From the foregoing, it would be abundantly evident that the prior art methods for synthesis of Letrozole and its intermediates suffer from one or more of the following limitations, viz.    i) Formation of significant amounts of the undesired isomeric 4-[1-(1,3,4-triazolyl)methyl]-benzonitrile (V) and Isoletrozole (IX) in the reported methods;    ii) Utilization of tedious chromatographic, extraction, and/or multiple crystallization techniques for separation and removal of the said undesired isomeric impurities;    iii) Utilization of low cryogenic and high reaction temperatures for the key conversion steps;    iv) Involvement of hazardous chemical reactions like diazotization and utilization of hazardous, corrosive, and expensive chemicals and reagents like sodium nitrite, thionyl chloride, n-butyllithium, lithium amides, alkali metal silanes etc.;    v) Lengthy and multiple reaction steps;    vi) Strict adherence to critical reaction conditions and parameters;    vii) Generally moderate to low yields of Letrozole; and    viii) A product, in many instances not conforming to Pharmacopoeial requirements,which collectively render such methods as particularly not having any significant economic, industrial or commercial viability, feasibility, advantage, application or attraction.

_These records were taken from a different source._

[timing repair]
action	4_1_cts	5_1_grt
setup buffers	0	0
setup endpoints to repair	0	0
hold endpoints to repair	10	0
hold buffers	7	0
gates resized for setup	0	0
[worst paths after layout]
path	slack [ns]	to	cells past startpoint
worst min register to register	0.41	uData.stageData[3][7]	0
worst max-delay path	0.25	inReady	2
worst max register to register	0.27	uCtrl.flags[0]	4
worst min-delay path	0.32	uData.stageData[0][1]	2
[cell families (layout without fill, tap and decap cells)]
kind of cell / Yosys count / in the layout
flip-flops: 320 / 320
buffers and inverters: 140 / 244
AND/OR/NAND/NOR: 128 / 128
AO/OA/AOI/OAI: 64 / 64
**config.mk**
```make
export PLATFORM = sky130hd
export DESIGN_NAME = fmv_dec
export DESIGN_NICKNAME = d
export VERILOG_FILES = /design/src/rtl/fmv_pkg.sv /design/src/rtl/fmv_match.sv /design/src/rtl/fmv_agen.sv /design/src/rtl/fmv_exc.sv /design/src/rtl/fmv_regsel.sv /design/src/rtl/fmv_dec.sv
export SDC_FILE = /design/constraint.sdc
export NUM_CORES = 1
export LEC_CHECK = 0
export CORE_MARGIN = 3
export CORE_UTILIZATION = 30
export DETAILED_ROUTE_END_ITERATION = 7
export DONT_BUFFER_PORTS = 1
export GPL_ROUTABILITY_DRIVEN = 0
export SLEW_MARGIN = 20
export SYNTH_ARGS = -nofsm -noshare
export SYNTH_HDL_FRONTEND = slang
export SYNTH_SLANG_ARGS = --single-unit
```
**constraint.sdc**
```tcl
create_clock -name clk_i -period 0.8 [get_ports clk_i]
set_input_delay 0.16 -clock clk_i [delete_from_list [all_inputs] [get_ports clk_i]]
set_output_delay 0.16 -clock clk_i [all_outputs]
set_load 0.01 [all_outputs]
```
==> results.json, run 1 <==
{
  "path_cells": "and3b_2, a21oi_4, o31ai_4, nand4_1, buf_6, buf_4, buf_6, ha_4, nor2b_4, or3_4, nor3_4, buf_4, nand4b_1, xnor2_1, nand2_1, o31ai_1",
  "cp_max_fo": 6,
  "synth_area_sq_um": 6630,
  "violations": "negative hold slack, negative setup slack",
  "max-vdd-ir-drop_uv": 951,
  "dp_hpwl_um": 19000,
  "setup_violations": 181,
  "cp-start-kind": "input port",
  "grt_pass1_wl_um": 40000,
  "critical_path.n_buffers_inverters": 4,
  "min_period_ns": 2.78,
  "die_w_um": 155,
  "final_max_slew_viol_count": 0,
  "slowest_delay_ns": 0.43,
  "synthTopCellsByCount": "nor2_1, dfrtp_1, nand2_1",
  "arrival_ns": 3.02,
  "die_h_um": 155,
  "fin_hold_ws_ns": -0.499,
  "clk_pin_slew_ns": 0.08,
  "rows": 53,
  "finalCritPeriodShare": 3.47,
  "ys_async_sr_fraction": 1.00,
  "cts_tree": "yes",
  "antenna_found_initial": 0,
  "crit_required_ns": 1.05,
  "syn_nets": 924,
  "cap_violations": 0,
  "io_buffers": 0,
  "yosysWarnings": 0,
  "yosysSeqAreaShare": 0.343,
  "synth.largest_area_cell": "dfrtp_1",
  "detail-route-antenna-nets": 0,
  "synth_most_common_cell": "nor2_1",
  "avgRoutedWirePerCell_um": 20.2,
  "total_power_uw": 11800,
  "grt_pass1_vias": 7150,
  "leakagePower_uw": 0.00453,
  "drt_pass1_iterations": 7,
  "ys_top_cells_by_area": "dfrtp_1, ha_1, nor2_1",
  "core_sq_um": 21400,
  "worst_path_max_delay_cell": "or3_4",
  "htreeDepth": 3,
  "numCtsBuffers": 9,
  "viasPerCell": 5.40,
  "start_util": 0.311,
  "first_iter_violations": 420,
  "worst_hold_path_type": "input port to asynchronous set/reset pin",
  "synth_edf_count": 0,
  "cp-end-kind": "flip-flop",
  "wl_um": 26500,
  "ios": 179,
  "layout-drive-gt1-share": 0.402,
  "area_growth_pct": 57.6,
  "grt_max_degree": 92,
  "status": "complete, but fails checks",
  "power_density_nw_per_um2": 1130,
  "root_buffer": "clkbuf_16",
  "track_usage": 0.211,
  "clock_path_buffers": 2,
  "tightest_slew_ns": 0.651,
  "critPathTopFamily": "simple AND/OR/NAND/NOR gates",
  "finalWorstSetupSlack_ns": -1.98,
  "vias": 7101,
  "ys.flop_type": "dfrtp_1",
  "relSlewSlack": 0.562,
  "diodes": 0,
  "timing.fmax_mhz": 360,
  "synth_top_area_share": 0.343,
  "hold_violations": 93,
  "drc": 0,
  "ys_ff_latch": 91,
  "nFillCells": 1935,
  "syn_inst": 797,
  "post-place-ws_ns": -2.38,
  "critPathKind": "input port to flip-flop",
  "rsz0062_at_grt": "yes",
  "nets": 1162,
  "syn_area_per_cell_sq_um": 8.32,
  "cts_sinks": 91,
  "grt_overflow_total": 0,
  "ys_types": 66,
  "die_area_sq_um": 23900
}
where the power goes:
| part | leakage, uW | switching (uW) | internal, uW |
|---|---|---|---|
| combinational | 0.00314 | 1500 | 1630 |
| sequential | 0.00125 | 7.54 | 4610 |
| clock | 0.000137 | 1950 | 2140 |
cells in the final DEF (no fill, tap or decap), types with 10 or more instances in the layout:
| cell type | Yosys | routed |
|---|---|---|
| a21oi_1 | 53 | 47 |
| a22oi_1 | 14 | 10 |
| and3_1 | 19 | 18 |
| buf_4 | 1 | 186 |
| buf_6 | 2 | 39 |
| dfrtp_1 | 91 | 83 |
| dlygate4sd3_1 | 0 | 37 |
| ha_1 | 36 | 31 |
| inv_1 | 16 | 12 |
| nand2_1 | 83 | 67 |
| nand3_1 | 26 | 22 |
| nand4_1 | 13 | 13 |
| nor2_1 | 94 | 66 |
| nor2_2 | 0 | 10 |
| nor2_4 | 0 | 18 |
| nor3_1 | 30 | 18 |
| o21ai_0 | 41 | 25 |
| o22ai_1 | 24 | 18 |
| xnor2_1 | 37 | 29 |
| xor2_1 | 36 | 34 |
===== src/rtl/sertx_pkg.sv =====
package sertx_pkg;
  localparam int unsigned CHAR_LOW_W = 8;

  // bits on the line per character: start + data (+ninth) + stop
  function automatic int unsigned frame_bits(input logic wide, input int unsigned low_w);
    return wide ? low_w + 3 : low_w + 2;
  endfunction
endpackage


===== src/rtl/sertx_hold.sv =====
module sertx_hold #(
  parameter int unsigned LOW_W = sertx_pkg::CHAR_LOW_W,
  localparam int unsigned WORD_W = LOW_W + 1
) (
  input  logic              clk_i,
  input  logic              rst_ni,
  input  logic              active_i,
  input  logic              ninth_we_i,
  input  logic              ninth_i,
  input  logic              wr_i,
  input  logic [LOW_W-1:0]  data_i,
  input  logic              take_i,
  output logic              full_o,
  output logic [WORD_W-1:0] word_o
);
  logic              ninth_q;
  logic              full_q;
  logic [WORD_W-1:0] word_q;
  logic              accept;

  assign accept = wr_i & active_i & ~full_q;

  always_ff @(posedge clk_i or negedge rst_ni) begin
    if (!rst_ni) ninth_q <= 1'b0;
    else if (ninth_we_i) ninth_q <= ninth_i;
  end

  always_ff @(posedge clk_i or negedge rst_ni) begin
    if (!rst_ni) begin
      full_q <= 1'b0;
      word_q <= '0;
    end else if (!active_i) begin
      full_q <= 1'b0;
    end else if (accept) begin
      full_q <= 1'b1;
      word_q <= {ninth_q, data_i};
    end else if (take_i) begin
      full_q <= 1'b0;
    end
  end

  assign full_o = full_q;
  assign word_o = word_q;

  // a write into a full register that is not draining leaves it untouched
  a_r8_full_write_ignored: assert property (@(posedge clk_i) disable iff (!rst_ni)
    full_q && wr_i && active_i && !take_i |=> full_q && $stable(word_q));
  // transfer empties the holding register
  a_r3_take_empties: assert property (@(posedge clk_i) disable iff (!rst_ni)
    take_i |=> !full_q);
  // inactive flushes the holding register
  a_r10_flush: assert property (@(posedge clk_i) disable iff (!rst_ni)
    !active_i |=> !full_q);
endmodule


===== src/rtl/sertx_shift.sv =====
module sertx_shift #(
  parameter int unsigned LOW_W = sertx_pkg::CHAR_LOW_W,
  localparam int unsigned WORD_W  = LOW_W + 1,
  localparam int unsigned FRAME_W = LOW_W + 3,
  localparam int unsigned CNT_W   = $clog2(FRAME_W + 1)
) (
  input  logic              clk_i,
  input  logic              rst_ni,
  input  logic              active_i,
  input  logic              tick_i,
  input  logic              wide_i,
  input  logic              load_i,
  input  logic [WORD_W-1:0] word_i,
  output logic              busy_o,
  output logic              ready_o,
  output logic              line_o
);
  logic               busy_q;
  logic [FRAME_W-1:0] frame_q;
  logic [CNT_W-1:0]   cnt_q;
  logic               finish;
  logic [FRAME_W-1:0] frame_new;
  logic [CNT_W-1:0]   cnt_new;

  assign finish  = busy_q & tick_i & (cnt_q == CNT_W'(1));
  assign ready_o = ~busy_q | finish;

  // stop, optional ninth (stop level when narrow), low byte, start
  assign frame_new = {1'b1, wide_i ? word_i[LOW_W] : 1'b1, word_i[LOW_W-1:0], 1'b0};
  assign cnt_new   = CNT_W'(sertx_pkg::frame_bits(wide_i, LOW_W));

  always_ff @(posedge clk_i or negedge rst_ni) begin
    if (!rst_ni) begin
      busy_q  <= 1'b0;
      frame_q <= '1;
      cnt_q   <= '0;
    end else if (!active_i) begin
      busy_q  <= 1'b0;
      frame_q <= '1;
      cnt_q   <= '0;
    end else if (load_i) begin
      busy_q  <= 1'b1;
      frame_q <= frame_new;
      cnt_q   <= cnt_new;
    end else if (finish) begin
      busy_q  <= 1'b0;
      frame_q <= '1;
      cnt_q   <= '0;
    end else if (busy_q && tick_i) begin
      frame_q <= {1'b1, frame_q[FRAME_W-1:1]};
      cnt_q   <= cnt_q - CNT_W'(1);
    end
  end

  assign busy_o = busy_q;
  assign line_o = frame_q[0];

  // load starts a frame with the start level
  a_r4_load_start: assert property (@(posedge clk_i) disable iff (!rst_ni)
    active_i && load_i |=> busy_q && !line_o);
  // bit counter stays inside the frame length while busy
  a_r4_cnt_range: assert property (@(posedge clk_i) disable iff (!rst_ni)
    busy_q |-> (cnt_q != '0) && (cnt_q <= CNT_W'(FRAME_W)));
  // idle line rests at the stop level
  a_r4_idle_high: assert property (@(posedge clk_i) disable iff (!rst_ni)
    !busy_q |-> line_o);
  // inactive aborts the frame
  a_r10_abort: assert property (@(posedge clk_i) disable iff (!rst_ni)
    !active_i |=> !busy_q);
  // line holds between ticks
  a_r4_hold_between: assert property (@(posedge clk_i) disable iff (!rst_ni)
    busy_q && !tick_i && active_i |=> $stable(line_o));
endmodule


===== src/rtl/sertx_pol.sv =====
module sertx_pol #(
  parameter bit REG_OUT = 1'b0
) (
  input  logic clk_i,
  input  logic rst_ni,
  input  logic line_i,
  input  logic invert_i,
  output logic tx_o
);
  generate
    if (REG_OUT) begin : g_reg
      logic tx_q;
      always_ff @(posedge clk_i or negedge rst_ni) begin
        if (!rst_ni) tx_q <= 1'b1;
        else         tx_q <= line_i ^ invert_i;
      end
      assign tx_o = tx_q;
    end else begin : g_comb
      logic unused_clk;
      assign unused_clk = clk_i & rst_ni;
      assign tx_o = line_i ^ invert_i;
    end
  endgenerate
endmodule


===== src/rtl/sertx_top.sv =====
module sertx_top #(
  parameter int unsigned LOW_W   = sertx_pkg::CHAR_LOW_W,
  parameter bit          REG_OUT = 1'b0,
  localparam int unsigned WORD_W = LOW_W + 1
) (
  input  logic             clk_i,
  input  logic             rst_ni,
  input  logic             port_en_i,
  input  logic             tx_en_i,
  input  logic             sync_sel_i,
  input  logic             wide_i,
  input  logic             invert_i,
  input  logic             irq_en_i,
  input  logic             baud_tick_i,
  input  logic             ninth_we_i,
  input  logic             ninth_i,
  input  logic             wr_i,
  input  logic [LOW_W-1:0] data_i,
  output logic             tx_o,
  output logic             hold_empty_o,
  output logic             shift_empty_o,
  output logic             irq_o
);
  logic              active;
  logic              full;
  logic [WORD_W-1:0] word;
  logic              take;
  logic              busy;
  logic              ready;
  logic              line;

  assign active = port_en_i & tx_en_i & ~sync_sel_i;
  assign take   = full & ready & active;

  sertx_hold #(.LOW_W(LOW_W)) i_hold (
    .clk_i      (clk_i),
    .rst_ni     (rst_ni),
    .active_i   (active),
    .ninth_we_i (ninth_we_i),
    .ninth_i    (ninth_i),
    .wr_i       (wr_i),
    .data_i     (data_i),
    .take_i     (take),
    .full_o     (full),
    .word_o     (word)
  );

  sertx_shift #(.LOW_W(LOW_W)) i_shift (
    .clk_i    (clk_i),
    .rst_ni   (rst_ni),
    .active_i (active),
    .tick_i   (baud_tick_i),
    .wide_i   (wide_i),
    .load_i   (take),
    .word_i   (word),
    .busy_o   (busy),
    .ready_o  (ready),
    .line_o   (line)
  );

  sertx_pol #(.REG_OUT(REG_OUT)) i_pol (
    .clk_i    (clk_i),
    .rst_ni   (rst_ni),
    .line_i   (line),
    .invert_i (invert_i),
    .tx_o     (tx_o)
  );

  assign hold_empty_o  = active & ~full;
  assign shift_empty_o = ~busy;
  assign irq_o         = hold_empty_o & irq_en_i;

  // interrupt only with holding-empty
  a_r12_irq_source: assert property (@(posedge clk_i) disable iff (!rst_ni)
    irq_o |-> hold_empty_o && irq_en_i);
  // inactive never reports holding-empty
  a_r11_inactive_flag: assert property (@(posedge clk_i) disable iff (!rst_ni)
    !active |-> !hold_empty_o);
  // an accepted write clears holding-empty on the next cycle
  a_r3_write_clears: assert property (@(posedge clk_i) disable iff (!rst_ni)
    hold_empty_o && wr_i && active |=> !hold_empty_o);
  // queued character refills the shifter when the frame ends
  a_r9_back_to_back: assert property (@(posedge clk_i) disable iff (!rst_ni)
    busy && full && active && ready |=> !shift_empty_o);
endmodule


===== config.mk =====
export PLATFORM = sky130hd
export DESIGN_NAME = sertx_top
export DESIGN_NICKNAME = d
export VERILOG_FILES = /design/src/rtl/sertx_pkg.sv /design/src/rtl/sertx_hold.sv /design/src/rtl/sertx_shift.sv /design/src/rtl/sertx_pol.sv /design/src/rtl/sertx_top.sv
export SDC_FILE = /design/constraint.sdc
export NUM_CORES = 1
export LEC_CHECK = 0
export BUFFER_PORTS_ARGS = -buffer_cell sky130_fd_sc_hd__buf_2
export CORE_UTILIZATION = 53
export DETAILED_ROUTE_END_ITERATION = 10
export PLACE_DENSITY = 0.79
export SETUP_SLACK_MARGIN = 0.4
export SLEW_MARGIN = 20
export SYNTH_ARGS = -nofsm -noshare
export SYNTH_HDL_FRONTEND = slang
export SYNTH_SLANG_ARGS = --single-unit

===== constraint.sdc =====
create_clock -name clk_i -period 2.05 [get_ports clk_i]
set_input_delay 0.41 -clock clk_i [delete_from_list [all_inputs] [get_ports clk_i]]
set_output_delay 0.41 -clock clk_i [all_outputs]
set_load 0.01 [all_outputs]
<file path="config.mk">
export PLATFORM = sky130hd
export DESIGN_NAME = nand_probe_seq
export DESIGN_NICKNAME = d
export VERILOG_FILES = /design/src/rtl/nprb_pkg.sv /design/src/rtl/nprb_bus_cycle.sv /design/src/rtl/nprb_id_table.sv /design/src/rtl/nand_probe_seq.sv
export SDC_FILE = /design/constraint.sdc
export NUM_CORES = 1
export LEC_CHECK = 0
export BUFFER_PORTS_ARGS = -buffer_cell sky130_fd_sc_hd__buf_2
export CORE_MARGIN = 1
export CORE_UTILIZATION = 45
export DETAILED_ROUTE_END_ITERATION = 16
export MAX_ROUTING_LAYER = met4
export SLEW_MARGIN = 20
export SYNTH_ARGS = -nofsm -noshare
export SYNTH_HDL_FRONTEND = slang
export SYNTH_SLANG_ARGS = --single-unit
</file>
<file path="constraint.sdc">
create_clock -name clk -period 4.26 [get_ports clk]
set_input_delay 0.426 -clock clk [delete_from_list [all_inputs] [get_ports clk]]
set_output_delay 0.426 -clock clk [all_outputs]
set_load 0.02 [all_outputs]
</file>
<file path="src/rtl/ptmr_pkg.sv">
package ptmr_pkg;
   localparam logic [2:0] A_CTRL = 3'd0;
   localparam logic [2:0] A_MLO  = 3'd1;
   localparam logic [2:0] A_MHI  = 3'd2;
   localparam logic [2:0] A_SLO  = 3'd3;
   localparam logic [2:0] A_SHI  = 3'd4;
   localparam logic [2:0] SRC_EXT = 3'b111;
   localparam int unsigned MAX_SHIFT = 11;

   // log2 of the division ratio for each internal source code
   function automatic int unsigned div_shift(input logic [2:0] code);
      case (code)
         3'd0:    return 11;
         3'd1:    return 9;
         3'd2:    return 6;
         3'd3:    return 3;
         3'd4:    return 2;
         3'd5:    return 1;
         default: return 0;
      endcase
   endfunction
endpackage

</file>
<file path="src/rtl/ptmr_prescaler.sv">
module ptmr_prescaler
   import ptmr_pkg::*;
#(
   parameter int PRE_W       = 11,
   parameter int SYNC_STAGES = 2
) (
   input  logic       clk,
   input  logic       rst_n,
   input  logic       run,
   input  logic [2:0] clk_sel,
   input  logic       edge_rise,
   input  logic       ext_clk,
   output logic       cnt_tick
);
   localparam int SH_W = SYNC_STAGES + 1;

   logic [PRE_W-1:0] pre_q;
   logic [PRE_W-1:0] sel_mask;
   logic [SH_W-1:0]  sh_q;
   logic             ext_edge;

   // synchroniser chain plus one history flop, one flop per stage
   for (genvar s = 0; s < SH_W; s++) begin : g_sync
      always_ff @(posedge clk or negedge rst_n) begin
         if (!rst_n) sh_q[s] <= 1'b0;
         else if (s == 0) sh_q[s] <= ext_clk;
         else sh_q[s] <= sh_q[(s == 0) ? 0 : s-1];
      end
   end

   assign ext_edge = edge_rise ? ( sh_q[SH_W-2] & ~sh_q[SH_W-1])
                               : (~sh_q[SH_W-2] &  sh_q[SH_W-1]);

   always_ff @(posedge clk or negedge rst_n) begin
      if (!rst_n)    pre_q <= '0;
      else if (!run) pre_q <= '0;
      else           pre_q <= pre_q + 1'b1;
   end

   assign sel_mask = PRE_W'((64'd1 << div_shift(clk_sel)) - 64'd1);

   always_comb begin
      if (!run)                    cnt_tick = 1'b0;
      else if (clk_sel == SRC_EXT) cnt_tick = ext_edge;
      else                         cnt_tick = ((pre_q & sel_mask) == sel_mask);
   end

   AST_PRE_HELD: assert property (@(posedge clk) disable iff (!rst_n)
      !run |=> pre_q == '0) else $error("divider not held");
   AST_EXT_SINGLE: assert property (@(posedge clk) disable iff (!rst_n)
      (cnt_tick && clk_sel == SRC_EXT) |=> !(cnt_tick && clk_sel == SRC_EXT))
      else $error("two external counts in a row");
endmodule

</file>
<file path="src/rtl/ptmr_counter.sv">
module ptmr_counter #(
   parameter int CNT_W = 16
) (
   input  logic             clk,
   input  logic             rst_n,
   input  logic             run,
   input  logic             tick,
   input  logic [CNT_W-1:0] match_val,
   input  logic             idle_hi,
   output logic [CNT_W-1:0] cnt,
   output logic             match_evt,
   output logic             tmr_out
);
   logic [CNT_W-1:0] cnt_q;
   logic             phase_q;

   assign match_evt = run && tick && (cnt_q == match_val);

   always_ff @(posedge clk or negedge rst_n) begin
      if (!rst_n) begin
         cnt_q   <= '0;
         phase_q <= 1'b0;
      end else if (!run) begin
         cnt_q   <= '0;
         phase_q <= 1'b0;
      end else if (tick) begin
         if (cnt_q == match_val) begin
            cnt_q   <= '0;
            phase_q <= ~phase_q;
         end else begin
            cnt_q   <= cnt_q + 1'b1;
         end
      end
   end

   assign cnt     = cnt_q;
   assign tmr_out = run ? (phase_q ^ ~idle_hi) : idle_hi;

   AST_WRAP_ZERO: assert property (@(posedge clk) disable iff (!rst_n)
      match_evt |=> cnt_q == '0) else $error("no wrap after match");
   AST_IDLE_ZERO: assert property (@(posedge clk) disable iff (!rst_n)
      !run |=> cnt_q == '0) else $error("counter not held");
   AST_OUT_TOGGLE: assert property (@(posedge clk) disable iff (!rst_n)
      (match_evt && run) |=> (tmr_out != $past(tmr_out)) || !run || !$stable(idle_hi))
      else $error("pin did not toggle");
endmodule

</file>
<file path="src/rtl/ptmr_regs.sv">
module ptmr_regs
   import ptmr_pkg::*;
#(
   parameter int CNT_W = 16
) (
   input  logic             clk,
   input  logic             rst_n,
   input  logic             wr_en,
   input  logic [2:0]       wr_addr,
   input  logic [7:0]       wr_data,
   input  logic [2:0]       rd_addr,
   input  logic             irq_ack,
   input  logic             match_evt,
   input  logic [CNT_W-1:0] cnt,
   output logic [2:0]       clk_sel,
   output logic             pol,
   output logic             edge_rise,
   output logic [CNT_W-1:0] match_val,
   output logic             flag,
   output logic [7:0]       rd_data
);
   localparam int HI_W = CNT_W - 8;

   logic [2:0]       sel_q;
   logic             pol_q, rise_q, flag_q, pend_q;
   logic [CNT_W-1:0] match_q, snap_q;
   logic [15:0]      m16, s16;
   logic             ctrl_wr;

   assign ctrl_wr = wr_en && (wr_addr == A_CTRL);

   always_ff @(posedge clk or negedge rst_n) begin
      if (!rst_n) begin
         sel_q   <= '0;
         pol_q   <= 1'b0;
         rise_q  <= 1'b0;
         flag_q  <= 1'b0;
         pend_q  <= 1'b0;
         match_q <= '0;
         snap_q  <= '0;
      end else begin
         if (ctrl_wr) begin
            sel_q  <= wr_data[7:5];
            pol_q  <= wr_data[2];
            rise_q <= wr_data[1];
         end
         if (wr_en && wr_addr == A_MLO) match_q[7:0] <= wr_data;
         if (wr_en && wr_addr == A_MHI) match_q[CNT_W-1:8] <= wr_data[HI_W-1:0];
         pend_q <= ctrl_wr && wr_data[0];
         if (pend_q) snap_q <= cnt;
         if (match_evt)                               flag_q <= 1'b1;
         else if (irq_ack || (ctrl_wr && !wr_data[4])) flag_q <= 1'b0;
      end
   end

   assign m16 = 16'(match_q);
   assign s16 = 16'(snap_q);

   always_comb begin
      case (rd_addr)
         A_CTRL:  rd_data = {sel_q, flag_q, 1'b0, pol_q, rise_q, pend_q};
         A_MLO:   rd_data = m16[7:0];
         A_MHI:   rd_data = m16[15:8];
         A_SLO:   rd_data = s16[7:0];
         A_SHI:   rd_data = s16[15:8];
         default: rd_data = 8'h00;
      endcase
   end

   assign clk_sel   = sel_q;
   assign pol       = pol_q;
   assign edge_rise = rise_q;
   assign match_val = match_q;
   assign flag      = flag_q;

   AST_FLAG_SET: assert property (@(posedge clk) disable iff (!rst_n)
      match_evt |=> flag_q) else $error("flag not set");
   AST_ACK_CLEAR: assert property (@(posedge clk) disable iff (!rst_n)
      (irq_ack && !match_evt) |=> !flag_q) else $error("ack did not clear");
   AST_SNAP_COPY: assert property (@(posedge clk) disable iff (!rst_n)
      pend_q |=> snap_q == $past(cnt)) else $error("snapshot wrong");
   AST_SNAP_DONE: assert property (@(posedge clk) disable iff (!rst_n)
      (pend_q && !(ctrl_wr && wr_data[0])) |=> !pend_q)
      else $error("command bit stuck");
endmodule

</file>
<file path="src/rtl/ptmr_top.sv">
module ptmr_top
   import ptmr_pkg::*;
#(
   parameter int CNT_W       = 16,
   parameter int PRE_W       = 11,
   parameter int SYNC_STAGES = 2
) (
   input  logic       clk,
   input  logic       rst_n,
   input  logic       tmr_en,
   input  logic       ext_clk,
   input  logic       wr_en,
   input  logic [2:0] wr_addr,
   input  logic [7:0] wr_data,
   input  logic [2:0] rd_addr,
   output logic [7:0] rd_data,
   input  logic       irq_ack,
   output logic       irq,
   output logic       tmr_out
);
   if (CNT_W < 9 || CNT_W > 16) begin : g_bad_cnt
      $error("CNT_W must lie in 9..16");
   end
   if (PRE_W < int'(MAX_SHIFT)) begin : g_bad_pre
      $error("PRE_W too small for the largest ratio");
   end
   if (SYNC_STAGES < 2) begin : g_bad_sync
      $error("at least two synchroniser stages required");
   end

   logic [2:0]       clk_sel;
   logic             pol, edge_rise, tick, match_evt;
   logic [CNT_W-1:0] match_val, cnt;

   ptmr_regs #(.CNT_W(CNT_W)) regs_i (
      .clk(clk), .rst_n(rst_n), .wr_en(wr_en), .wr_addr(wr_addr),
      .wr_data(wr_data), .rd_addr(rd_addr), .irq_ack(irq_ack),
      .match_evt(match_evt), .cnt(cnt), .clk_sel(clk_sel), .pol(pol),
      .edge_rise(edge_rise), .match_val(match_val), .flag(irq),
      .rd_data(rd_data)
   );

   ptmr_prescaler #(.PRE_W(PRE_W), .SYNC_STAGES(SYNC_STAGES)) pre_i (
      .clk(clk), .rst_n(rst_n), .run(tmr_en), .clk_sel(clk_sel),
      .edge_rise(edge_rise), .ext_clk(ext_clk), .cnt_tick(tick)
   );

   ptmr_counter #(.CNT_W(CNT_W)) cnt_i (
      .clk(clk), .rst_n(rst_n), .run(tmr_en), .tick(tick),
      .match_val(match_val), .idle_hi(pol), .cnt(cnt),
      .match_evt(match_evt), .tmr_out(tmr_out)
   );
endmodule

</file>
### src/rtl/gcal_sar_reg.sv
// Module: gcal_sar_reg
// Trim code register of one stage with successive-approximation update.
// On load it takes the trial value with only the MSB set; on each decision
// it keeps or clears the current trial bit and sets the next lower one.
// Assumes: load_i and a decision never coincide for the same stage.
module gcal_sar_reg #(
    parameter int CODE_W = 7,
    parameter int BIT_W  = (CODE_W > 1) ? $clog2(CODE_W) : 1
) (
    input  logic              clk,
    input  logic              rst_n,
    input  logic              load_i,
    input  logic              active_i,
    input  logic              strobe_i,
    input  logic [BIT_W-1:0]  bit_i,
    input  logic              cmp_low_i,
    output logic [CODE_W-1:0] code_o
);

    localparam logic [CODE_W-1:0] MID_CODE = {1'b1, {(CODE_W-1){1'b0}}};
    localparam logic [CODE_W-1:0] ONE      = {{(CODE_W-1){1'b0}}, 1'b1};

    logic [CODE_W-1:0] code_q;
    logic [CODE_W-1:0] trial;
    logic [CODE_W-1:0] decided;

    // Resolve the trial bit and arm the next lower one
    always_comb begin
        trial   = ONE << bit_i;
        decided = (code_q & ~trial) | (cmp_low_i ? trial : '0) | (trial >> 1);
    end

    // Code storage: reset, load or decision
    always_ff @(posedge clk) begin
        if (!rst_n) begin
            code_q <= MID_CODE;
        end else if (load_i) begin
            code_q <= MID_CODE;
        end else if (active_i && strobe_i) begin
            code_q <= decided;
        end
    end

    assign code_o = code_q;

    // a beginning search starts from the MSB trial value
    a_r4_load_mid: assert property (@(posedge clk) disable iff (!rst_n)
        load_i |=> (code_o == MID_CODE));

    // a stage not under search keeps its code
    a_r7_frozen_when_idle: assert property (@(posedge clk) disable iff (!rst_n)
        (!load_i && !active_i) |=> $stable(code_o));

    // bits above the trial bit are final and never change on a decision
    a_r6_upper_bits_kept: assert property (@(posedge clk) disable iff (!rst_n)
        (active_i && strobe_i && !load_i)
        |=> ((code_o & ~((ONE << ($past(bit_i) + 1'b1)) - ONE))
             == ($past(code_q) & ~((ONE << ($past(bit_i) + 1'b1)) - ONE))));

endmodule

Considering the therapeutic and commercial importance of Letrozole, a need, therefore, exists for a method for synthesis of Letrozole, which is simple, convenient, economical, non-hazardous, industrially benign, and, moreover, overcomes the limitations associated with the prior art methods, enumerated hereinbefore.
The present invention is a step forward in this direction and provides a method for synthesis of Letrozole and its intermediates in a purity of ≧99%, which is simple, convenient, economical, and industrially viable, and moreover, overcomes most, if not all the limitations associated with the prior art methods for its synthesis.